Reputation: 1181
I need to save pandas series and make sure that, once loaded again, they are exactly the same. However, they are not. I tried to manipulate the result in various ways but cannot find a solution. This is my MWE:
import pandas as pd
idx = pd.date_range(start='2010', periods=100, freq='1M')
ts = pd.Series(data=range(100), index=idx)
ts.to_csv(f'test.csv')
imported_ts= pd.read_csv('test.csv', delimiter=',', index_col=None)
print(ts.equals(imported_ts))
>>> False
What am I doing wrong?
Upvotes: 0
Views: 52
Reputation: 5745
what happening is read_csv by default is looking for a dataframe even if it is a single column, in addition due to the lack of csv typing, it could possibly be more difficult then my suggestio. i that case see @Serge Ballesta's answer
if its a simple case, try to convert the result :
print(ts.equals(imported_ts.iloc[:,0]))
Upvotes: 1
Reputation: 1181
I resolved this issue by using pickle
instead.
import pandas as pd
idx = pd.date_range(start='2010', periods=100, freq='1M')

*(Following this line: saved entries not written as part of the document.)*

===== src/rtl/cu_pkg.sv =====
// Shared types and constants for the multicycle control unit: FSM states,
// instruction classes, opcode map, pc_src encodings and ALU control classes.
package cu_pkg;

  typedef enum logic [2:0] {
    FETCH  = 3'd0,
    DECODE = 3'd1,
    EXEC   = 3'd2,
    MEM    = 3'd3,
    WB     = 3'd4,
    HALT   = 3'd5,
    TRAP   = 3'd6
  } state_t;

  typedef enum logic [2:0] {
    IC_ALU  = 3'd0,
    IC_LW   = 3'd1,
    IC_SW   = 3'd2,
    IC_BR   = 3'd3,
    IC_JMP  = 3'd4,
    IC_RET  = 3'd5,
    IC_HALT = 3'd6,
    IC_ILL  = 3'd7
  } iclass_t;

  // Opcodes are compared after zero-extension to 32 bits.
  localparam logic [31:0] OP_LW     = 32'h0000_0000;
  localparam logic [31:0] OP_SW     = 32'h0000_0001;
  localparam logic [31:0] OP_ALU_LO = 32'h0000_0002;
  localparam logic [31:0] OP_FN_LO  = 32'h0000_0004;
  localparam logic [31:0] OP_FN_HI  = 32'h0000_000B;
  localparam logic [31:0] OP_ALU_HI = 32'h0000_0013;
  localparam logic [31:0] OP_BRZ    = 32'h0000_0014;
  localparam logic [31:0] OP_BRN    = 32'h0000_0015;
  localparam logic [31:0] OP_BRC    = 32'h0000_0016;
  localparam logic [31:0] OP_BRO    = 32'h0000_0017;
  localparam logic [31:0] OP_BRA    = 32'h0000_0018;
  localparam logic [31:0] OP_JMP    = 32'h0000_0019;
  localparam logic [31:0] OP_RET    = 32'h0000_001A;
  localparam logic [31:0] OP_HALT   = 32'h0000_001B;

  localparam logic [1:0] PC_SEQ = 2'd0;
  localparam logic [1:0] PC_BR  = 2'd1;
  localparam logic [1:0] PC_JMP = 2'd2;
  localparam logic [1:0] PC_RET = 2'd3;

  localparam logic [1:0] ALU_CLS_PASS = 2'b00;
  localparam logic [1:0] ALU_CLS_BR   = 2'b01;
  localparam logic [1:0] ALU_CLS_ADD  = 2'b10;

  localparam logic [2:0] BR_Z   = 3'd0;
  localparam logic [2:0] BR_N   = 3'd1;
  localparam logic [2:0] BR_C   = 3'd2;
  localparam logic [2:0] BR_O   = 3'd3;
  localparam logic [2:0] BR_ALW = 3'd4;

  function automatic logic branch_taken(input logic [2:0] sel, input logic z,
                                        input logic n, input logic c, input logic o);
    logic t;
    case (sel)
      BR_Z:    t = z;
      BR_N:    t = n;
      BR_C:    t = c;
      BR_O:    t = o;
      BR_ALW:  t = 1'b1;
      default: t = 1'b0;
    endcase
    return t;
  endfunction

endpackage


===== src/rtl/cu_opcode_decode.sv =====
// Combinational opcode lookup: instruction class, ALU control class and
// branch condition select.
module cu_opcode_decode
  import cu_pkg::*;
#(
  parameter int OPCODE_W = 6
) (
  input  logic [OPCODE_W-1:0] opcode,
  output iclass_t             iclass,
  output logic [1:0]          alu_class,
  output logic [2:0]          br_sel
);

  logic [31:0] op_ext;
  assign op_ext = 32'(opcode);

  // Classify the opcode against the instruction map.
  always_comb begin
    iclass    = IC_ILL;
    alu_class = ALU_CLS_PASS;
    br_sel    = BR_ALW;
    if (op_ext == OP_LW) begin
      iclass = IC_LW;
    end else if (op_ext == OP_SW) begin
      iclass = IC_SW;
    end else if ((op_ext >= OP_ALU_LO) && (op_ext <= OP_ALU_HI)) begin
      iclass = IC_ALU;
      if ((op_ext >= OP_FN_LO) && (op_ext <= OP_FN_HI)) begin
        alu_class = ALU_CLS_ADD;
      end else begin
        alu_class = ALU_CLS_PASS;
      end
    end else if (op_ext == OP_BRZ) begin
      iclass = IC_BR;
      br_sel = BR_Z;
    end else if (op_ext == OP_BRN) begin
      iclass = IC_BR;
      br_sel = BR_N;
    end else if (op_ext == OP_BRC) begin
      iclass = IC_BR;
      br_sel = BR_C;
    end else if (op_ext == OP_BRO) begin
      iclass = IC_BR;
      br_sel = BR_O;
    end else if (op_ext == OP_BRA) begin
      iclass = IC_BR;
      br_sel = BR_ALW;
    end else if (op_ext == OP_JMP) begin
      iclass = IC_JMP;
    end else if (op_ext == OP_RET) begin
      iclass = IC_RET;
    end else if (op_ext == OP_HALT) begin
      iclass = IC_HALT;
    end else begin
      iclass = IC_ILL;
    end
  end

endmodule


===== src/rtl/multicycle_control_unit.sv =====
// Multicycle FETCH/DECODE/EXEC/MEM/WB sequencer with retired-instruction counter.
// Optional macro ILLEGAL_TRAP_EN adds the illegal_op output and the TRAP state.
module multicycle_control_unit
  import cu_pkg::*;
#(
  parameter int OPCODE_W = 6,
  parameter int ALU_OP_W = 2,
  parameter int CNT_W    = 16
) (
  input  logic                clk,
  input  logic                rst_n,
  input  logic [OPCODE_W-1:0] opcode,
  input  logic                flag_z,
  input  logic                flag_n,
  input  logic                flag_c,
  input  logic                flag_o,
  input  logic                mem_ready,
  output logic                mem_req,
  output logic                mem_we,
  output logic                iord,
  output logic                ir_load,
  output logic                pc_write,
  output logic [1:0]          pc_src,
  output logic [ALU_OP_W-1:0] alu_op,
  output logic                alu_src,
  output logic                reg_dst,
  output logic                mem_to_reg,
  output logic                reg_write,
  output logic                halted,
  output logic [CNT_W-1:0]    retired
`ifdef ILLEGAL_TRAP_EN
  ,
  output logic                illegal_op
`endif
);

  state_t      state_r, state_next_s;
  iclass_t     dec_class_s, class_r;
  logic [1:0]  dec_alu_s, alu_r;
  logic [2:0]  dec_br_s, br_r;
  logic [CNT_W-1:0] retired_r;
  logic        retire_s;
  logic        taken_s;

  cu_opcode_decode #(.OPCODE_W(OPCODE_W)) u_dec (
    .opcode    (opcode),
    .iclass    (dec_class_s),
    .alu_class (dec_alu_s),
    .br_sel    (dec_br_s)
  );

  assign taken_s = branch_taken(br_r, flag_z, flag_n, flag_c, flag_o);
  assign retired = retired_r;

  // State register, decoded-opcode latch and retired counter.
  always_ff @(posedge clk or negedge rst_n) begin
    if (!rst_n) begin
      state_r   <= FETCH;
      class_r   <= IC_ILL;
      alu_r     <= ALU_CLS_PASS;
      br_r      <= BR_ALW;
      retired_r <= {CNT_W{1'b0}};
    end else begin
      state_r   <= state_next_s;
      retired_r <= retired_r + CNT_W'(retire_s);
      if (state_r == DECODE) begin
        class_r <= dec_class_s;
        alu_r   <= dec_alu_s;
        br_r    <= dec_br_s;
      end
    end
  end

  // Next state and Moore controls; everything is forced low while rst_n is low.
  always_comb begin
    state_next_s = state_r;
    mem_req      = 1'b0;
    mem_we       = 1'b0;
    iord         = 1'b0;
    ir_load      = 1'b0;
    pc_write     = 1'b0;
    pc_src       = PC_SEQ;
    alu_op       = {ALU_OP_W{1'b0}};
    alu_src      = 1'b0;
    reg_dst      = 1'b0;
    mem_to_reg   = 1'b0;
    reg_write    = 1'b0;
    halted       = 1'b0;
    retire_s     = 1'b0;
`ifdef ILLEGAL_TRAP_EN
    illegal_op   = 1'b0;
`endif
    if (rst_n) begin
      case (state_r)
        FETCH: begin
          mem_req = 1'b1;
          if (mem_ready) begin
            ir_load      = 1'b1;
            pc_write     = 1'b1;
            pc_src       = PC_SEQ;
            state_next_s = DECODE;
          end else begin
            state_next_s = FETCH;
          end
        end
        DECODE: begin
`ifdef ILLEGAL_TRAP_EN
          state_next_s = (dec_class_s == IC_ILL) ? TRAP : EXEC;
`else
          state_next_s = EXEC;
`endif
        end
        EXEC: begin
          case (class_r)
            IC_ALU: begin
              alu_op       = ALU_OP_W'(alu_r);
              state_next_s = WB;
            end
            IC_LW, IC_SW: begin
              alu_src      = 1'b1;
              alu_op       = ALU_OP_W'(ALU_CLS_ADD);
              state_next_s = MEM;
            end
            IC_BR: begin
              alu_op   = ALU_OP_W'(ALU_CLS_BR);
              retire_s = 1'b1;
              if (taken_s) begin
                pc_write = 1'b1;
                pc_src   = PC_BR;
              end else begin
                pc_write = 1'b0;
              end
              state_next_s = FETCH;
            end
            IC_JMP: begin
              pc_write     = 1'b1;
              pc_src       = PC_JMP;
              retire_s     = 1'b1;
              state_next_s = FETCH;
            end
            IC_RET: begin
              pc_write     = 1'b1;
              pc_src       = PC_RET;
              retire_s     = 1'b1;
              state_next_s = FETCH;
            end
            IC_HALT: begin
              retire_s     = 1'b1;
              state_next_s = HALT;
            end
            default: begin
              // Illegal opcode retires as a NOP.
              retire_s     = 1'b1;
              state_next_s = FETCH;
            end
          endcase
        end
        MEM: begin
          mem_req = 1'b1;
          iord    = 1'b1;
          mem_we  = (class_r == IC_SW);
          if (mem_ready) begin
            if (class_r == IC_SW) begin
              retire_s     = 1'b1;
              state_next_s = FETCH;
            end else begin
              state_next_s = WB;
            end
          end else begin
            state_next_s = MEM;
          end
        end
        WB: begin
          reg_write    = 1'b1;
          retire_s     = 1'b1;
          state_next_s = FETCH;
          if (class_r == IC_LW) begin
            mem_to_reg = 1'b1;
          end else begin
            reg_dst = 1'b1;
          end
        end
        HALT: begin
          halted       = 1'b1;
          state_next_s = HALT;
        end
        TRAP: begin
`ifdef ILLEGAL_TRAP_EN
          illegal_op = 1'b1;
          pc_write   = 1'b1;
          pc_src     = PC_JMP;
`endif
          state_next_s = FETCH;
        end
        default: begin
          state_next_s = FETCH;
        end
      endcase
    end else begin
      state_next_s = FETCH;
    end
  end

endmodule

ts = pd.Series(data=range(100), index=idx)
ts.to_pickle("./test.pkl")
unpickled_df = pd.read_pickle("./test.pkl")
print(ts.equals(unpickled_df))
>>> True
Upvotes: 1
Reputation: 148910
You cannot. A pandas Series contains an index and a data column, both having a type (the dtype
), a (possibly complex) title which itself has a type, and values.
A CSV file is just a text file which contains text representations of values and optionaly the text representation of the title in first row. Nothing more. When things are simple, meaning if the titles are simple strings, and all values are integers or small decimal (*), the save-load round trip will give you exactly what you initially had.
But if you have more complex use cases, for example date types, or object dtype columns containing decimal.Decimal
values, the generated CSV file will only contain a textual representation with no type information. So it is impossible to make sure of the original dtype by reading the content of a csv file, the reason why the read_csv
method has so many options.
(*) by small decimal I mean a small number of digits after the decimal point.
Upvotes: 3
Reputation: 369
You are saving the dates as index and comparing with the values of your df. Do this instead..
import pandas as pd
idx = pd.date_range(start='2010', periods=100, freq='1M')
ts = pd.Series(data=range(100), index=idx)
ts.to_csv(f'test.csv')
imported_ts= pd.read_csv('test.csv', delimiter=',', index_col=['Unnamed: 0'])
print(ts.index.equals(imported_ts.index))
Gives
True
Upvotes: 0